**Exercise objective:**
From the top of the entries below through the line containing "summary of the", return every line exactly as written, please, and stop there.

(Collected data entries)

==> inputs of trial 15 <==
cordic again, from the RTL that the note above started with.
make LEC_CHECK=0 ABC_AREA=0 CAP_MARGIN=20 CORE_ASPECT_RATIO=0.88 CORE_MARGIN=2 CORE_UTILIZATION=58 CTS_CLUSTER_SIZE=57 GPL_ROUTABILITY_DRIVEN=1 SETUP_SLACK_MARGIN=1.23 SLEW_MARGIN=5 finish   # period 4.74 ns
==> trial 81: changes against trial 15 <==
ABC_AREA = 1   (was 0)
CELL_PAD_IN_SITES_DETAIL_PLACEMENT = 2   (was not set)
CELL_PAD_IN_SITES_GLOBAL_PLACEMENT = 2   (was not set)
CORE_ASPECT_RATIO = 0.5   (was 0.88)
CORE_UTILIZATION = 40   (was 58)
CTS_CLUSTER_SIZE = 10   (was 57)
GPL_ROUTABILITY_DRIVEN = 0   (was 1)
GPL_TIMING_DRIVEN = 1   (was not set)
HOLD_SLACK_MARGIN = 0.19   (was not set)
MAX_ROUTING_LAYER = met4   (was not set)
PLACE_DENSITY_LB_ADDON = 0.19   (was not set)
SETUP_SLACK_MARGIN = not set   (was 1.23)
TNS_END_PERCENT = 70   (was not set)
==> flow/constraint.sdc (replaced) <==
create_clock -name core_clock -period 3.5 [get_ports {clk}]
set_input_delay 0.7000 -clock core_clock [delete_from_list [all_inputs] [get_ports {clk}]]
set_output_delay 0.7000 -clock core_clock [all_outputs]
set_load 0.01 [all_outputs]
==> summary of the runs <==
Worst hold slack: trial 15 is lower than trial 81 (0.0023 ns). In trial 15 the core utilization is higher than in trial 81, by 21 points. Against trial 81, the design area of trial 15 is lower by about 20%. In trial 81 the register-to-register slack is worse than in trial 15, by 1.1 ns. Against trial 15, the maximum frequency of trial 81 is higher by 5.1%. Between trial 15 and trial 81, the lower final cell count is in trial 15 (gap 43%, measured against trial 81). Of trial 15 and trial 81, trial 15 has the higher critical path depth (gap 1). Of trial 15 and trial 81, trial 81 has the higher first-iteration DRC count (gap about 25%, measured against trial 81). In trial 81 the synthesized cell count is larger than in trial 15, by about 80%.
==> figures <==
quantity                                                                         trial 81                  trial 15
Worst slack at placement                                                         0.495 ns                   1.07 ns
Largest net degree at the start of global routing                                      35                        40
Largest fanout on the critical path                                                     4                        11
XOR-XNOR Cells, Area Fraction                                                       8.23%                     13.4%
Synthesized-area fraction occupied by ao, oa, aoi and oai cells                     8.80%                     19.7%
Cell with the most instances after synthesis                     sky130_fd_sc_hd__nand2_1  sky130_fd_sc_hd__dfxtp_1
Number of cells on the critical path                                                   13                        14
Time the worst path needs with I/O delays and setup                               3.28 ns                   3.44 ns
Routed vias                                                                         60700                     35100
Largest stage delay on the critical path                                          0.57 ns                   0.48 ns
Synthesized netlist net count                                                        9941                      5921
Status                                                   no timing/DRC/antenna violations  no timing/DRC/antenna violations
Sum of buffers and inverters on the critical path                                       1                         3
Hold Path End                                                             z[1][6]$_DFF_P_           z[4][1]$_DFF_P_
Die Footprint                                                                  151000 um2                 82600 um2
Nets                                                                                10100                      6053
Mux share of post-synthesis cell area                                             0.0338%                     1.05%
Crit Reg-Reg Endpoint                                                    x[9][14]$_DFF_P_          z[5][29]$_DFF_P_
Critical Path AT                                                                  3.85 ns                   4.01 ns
// LSTM
module LSTM(clk, Of, En, Ci, Cip, In, Ui, Uf, Uk, Uo, Wi, Wk, Wf, Wo, Vo, Bi, Bo, Bf, Bk, PrevH, Cout, Hout);
Size: ~2,400 cells after synthesis, about 32 flip-flops.
Settings: LEC_CHECK=0, ABC_AREA=1, CAP_MARGIN=20, CORE_MARGIN=2, CORE_UTILIZATION=72, CTS_CLUSTER_DIAMETER=235, CTS_CLUSTER_SIZE=33, HOLD_SLACK_MARGIN=-0.09, MAX_ROUTING_LAYER=met4, PLACE_DENSITY=0.37, SETUP_SLACK_MARGIN=5.0, SLEW_MARGIN=20, TNS_END_PERCENT=5; clock period 25.5 ns.
run.sh (not shown) runs the stock make flow with config.mk's settings and CLKGATE_MAP_FILE=.
The first run finished but fails on negative setup slack.
Edit:
ABC_AREA = unset   (was 1)
CORE_UTILIZATION = 58   (was 72)
CTS_CLUSTER_DIAMETER = unset   (was 235)
CTS_CLUSTER_SIZE = unset   (was 33)
HOLD_SLACK_MARGIN = unset   (was -0.09)
MAX_ROUTING_LAYER = unset   (was met4)
PLACE_DENSITY = unset   (was 0.37)
SETUP_SLACK_MARGIN = unset   (was 5.0)
clock period = 36.7 ns   (was 25.5 ns; I/O delays follow)
Outcome: The new run finished but fails on negative setup slack. Flip-flop count stays the same. Wire length came out lower by 18%. Cell area came out lower by 7.1%. Via count came out lower by 22%. Core utilization came out lower by 16 points. Hold slack degrades by 0.011 ns.
Edit:
CORE_UTILIZATION = 40   (was 58)
SETUP_SLACK_MARGIN = 2.05   (was unset)
TNS_END_PERCENT = unset   (was 5)
clock period = 44.2 ns   (was 36.7 ns; I/O delays follow)
What happened: With this change the flow finished clean. Core utilization falls by 22 points. Cell area falls by 2.1%. Wire length rises by 4.4%. Via count falls by 2.7%. Register-to-register slack improved by 7.4 ns. Synthesized area stays the same. Cell count rises by 4.5%. Non-clock buffer count falls by 73. Critical path depth does not change. Setup slack improved by 4.4 ns.
Edit:
CORE_UTILIZATION = 65   (was 40)
SETUP_SLACK_MARGIN = unset   (was 2.05)
clock period = 36.7 ns   (was 44.2 ns; I/O delays follow)
The changed run finished with negative setup slack left.
Worst hold slack improves by 0.013 ns.
Via count came out higher by a few percent.
Final area climbs slightly.
Register-to-register slack degrades by 7.4 ns.
Setup slack loses 4.3 ns.

---

LSTM again, from the RTL that the note above started with.
## LSTM
module LSTM(clk, Of, En, Ci, Cip, In, Ui, Uf, Uk, Uo, Wi, Wk, Wf, Wo, Vo, Bi, Bo, Bf, Bk, PrevH, Cout, Hout);
Settings: LEC_CHECK=0, CAP_MARGIN=30, CELL_PAD_IN_SITES_DETAIL_PLACEMENT=2, CELL_PAD_IN_SITES_GLOBAL_PLACEMENT=1, CORE_ASPECT_RATIO=0.78, CORE_MARGIN=5, CORE_UTILIZATION=21, CTS_CLUSTER_DIAMETER=325, CTS_CLUSTER_SIZE=68, GPL_ROUTABILITY_DRIVEN=0, GPL_TIMING_DRIVEN=1, HOLD_SLACK_MARGIN=0.01, PLACE_DENSITY_LB_ADDON=0.28, SETUP_SLACK_MARGIN=5.0, SLEW_MARGIN=20, TNS_END_PERCENT=10; clock period 24.4 ns.
The first run produced a layout that fails on setup timing.
Rerun with:
CAP_MARGIN = 20   (was 30)
CELL_PAD_IN_SITES_DETAIL_PLACEMENT = not set   (was 2)
CELL_PAD_IN_SITES_GLOBAL_PLACEMENT = not set   (was 1)
CORE_ASPECT_RATIO = not set   (was 0.78)
CORE_MARGIN = 2   (was 5)
CORE_UTILIZATION = 60   (was 21)
CTS_CLUSTER_DIAMETER = not set   (was 325)
CTS_CLUSTER_SIZE = not set   (was 68)
GPL_ROUTABILITY_DRIVEN = not set   (was 0)
GPL_TIMING_DRIVEN = not set   (was 1)
HOLD_SLACK_MARGIN = not set   (was 0.01)
PLACE_DENSITY_LB_ADDON = not set   (was 0.28)
SETUP_SLACK_MARGIN = not set   (was 5.0)
TNS_END_PERCENT = not set   (was 10)
clock period = 20.1 ns   (was 24.4 ns; I/O delays follow)
What happened:
- The changed run produced a layout that fails on setup timing
- utilization is higher by 46 points
- cell count fell by about a fifth
- via count goes down by a few percent
- count of clock-buffer cells in the layout does not change
- setup slack is worse by 1.7 ns
- cell area fell by a few percent
- sequential cell count stays the same
- synthesized cell count stays the same
Rerun with:
CORE_UTILIZATION = 59   (was 60)
CTS_CLUSTER_SIZE = 100   (was not set)
TNS_END_PERCENT = 5   (was not set)
clock period = 45.0 ns   (was 20.1 ns; I/O delays follow)
Result: With this change the flow finished clean; final area shrinks by about 4%; hold slack is better by 0.017 ns; setup slack is better by 14 ns; non-clock buffer count shrinks by 81; register-to-register slack is better by 24 ns; area after synthesis is unchanged; routed wire length shrinks by 2.1%.
Rerun with:
CELL_PAD_IN_SITES_GLOBAL_PLACEMENT = 2   (was not set)
CORE_UTILIZATION = 40   (was 59)
CTS_CLUSTER_SIZE = not set   (was 100)
GPL_TIMING_DRIVEN = 0   (was not set)
PLACE_DENSITY = 0.64   (was not set)
TNS_END_PERCENT = not set   (was 5)
Routed wire length rose by about a fifth.
Maximum frequency is about the same.
Via count fell slightly.
Worst setup slack degrades by 0.070 ns.
Rerun with:
CELL_PAD_IN_SITES_GLOBAL_PLACEMENT = not set   (was 2)
CTS_CLUSTER_DIAMETER = 204   (was not set)
CTS_CLUSTER_SIZE = 100   (was not set)
GPL_ROUTABILITY_DRIVEN = 0   (was not set)
GPL_TIMING_DRIVEN = not set   (was 0)
PLACE_DENSITY = not set   (was 0.64)
TNS_END_PERCENT = 5   (was not set)
After rerunning:
- The new run passed the timing, DRC and antenna checks
- flip-flop count does not change
- core utilization went down by 0.26 points
- synthesized area stays the same
Rerun with:
CORE_UTILIZATION = 68   (was 40)
CTS_CLUSTER_DIAMETER = not set   (was 204)
CTS_CLUSTER_SIZE = not set   (was 100)
TNS_END_PERCENT = 80   (was 5)
The new run finished with timing, DRC and antenna clean.
Area after synthesis does not change.
Hold slack degrades by 0.049 ns.
Routed wire length is lower by 3.4%.
Worst setup slack gets worse by 0.24 ns.
Global-route usage goes up by 13 points.
Count of clock-buffer cells in the layout goes down by 2.
Critical path depth stays the same.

**Solution to the problem:**
==> inputs of trial 15 <==
cordic again, from the RTL that the note above started with.
make LEC_CHECK=0 ABC_AREA=0 CAP_MARGIN=20 CORE_ASPECT_RATIO=0.88 CORE_MARGIN=2 CORE_UTILIZATION=58 CTS_CLUSTER_SIZE=57 GPL_ROUTABILITY_DRIVEN=1 SETUP_SLACK_MARGIN=1.23 SLEW_MARGIN=5 finish   # period 4.74 ns
==> trial 81: changes against trial 15 <==
ABC_AREA = 1   (was 0)
CELL_PAD_IN_SITES_DETAIL_PLACEMENT = 2   (was not set)
CELL_PAD_IN_SITES_GLOBAL_PLACEMENT = 2   (was not set)
CORE_ASPECT_RATIO = 0.5   (was 0.88)
CORE_UTILIZATION = 40   (was 58)
CTS_CLUSTER_SIZE = 10   (was 57)
GPL_ROUTABILITY_DRIVEN = 0   (was 1)
GPL_TIMING_DRIVEN = 1   (was not set)
HOLD_SLACK_MARGIN = 0.19   (was not set)
MAX_ROUTING_LAYER = met4   (was not set)
PLACE_DENSITY_LB_ADDON = 0.19   (was not set)
SETUP_SLACK_MARGIN = not set   (was 1.23)
TNS_END_PERCENT = 70   (was not set)
==> flow/constraint.sdc (replaced) <==
create_clock -name core_clock -period 3.5 [get_ports {clk}]
set_input_delay 0.7000 -clock core_clock [delete_from_list [all_inputs] [get_ports {clk}]]
set_output_delay 0.7000 -clock core_clock [all_outputs]
set_load 0.01 [all_outputs]
==> summary of the runs <==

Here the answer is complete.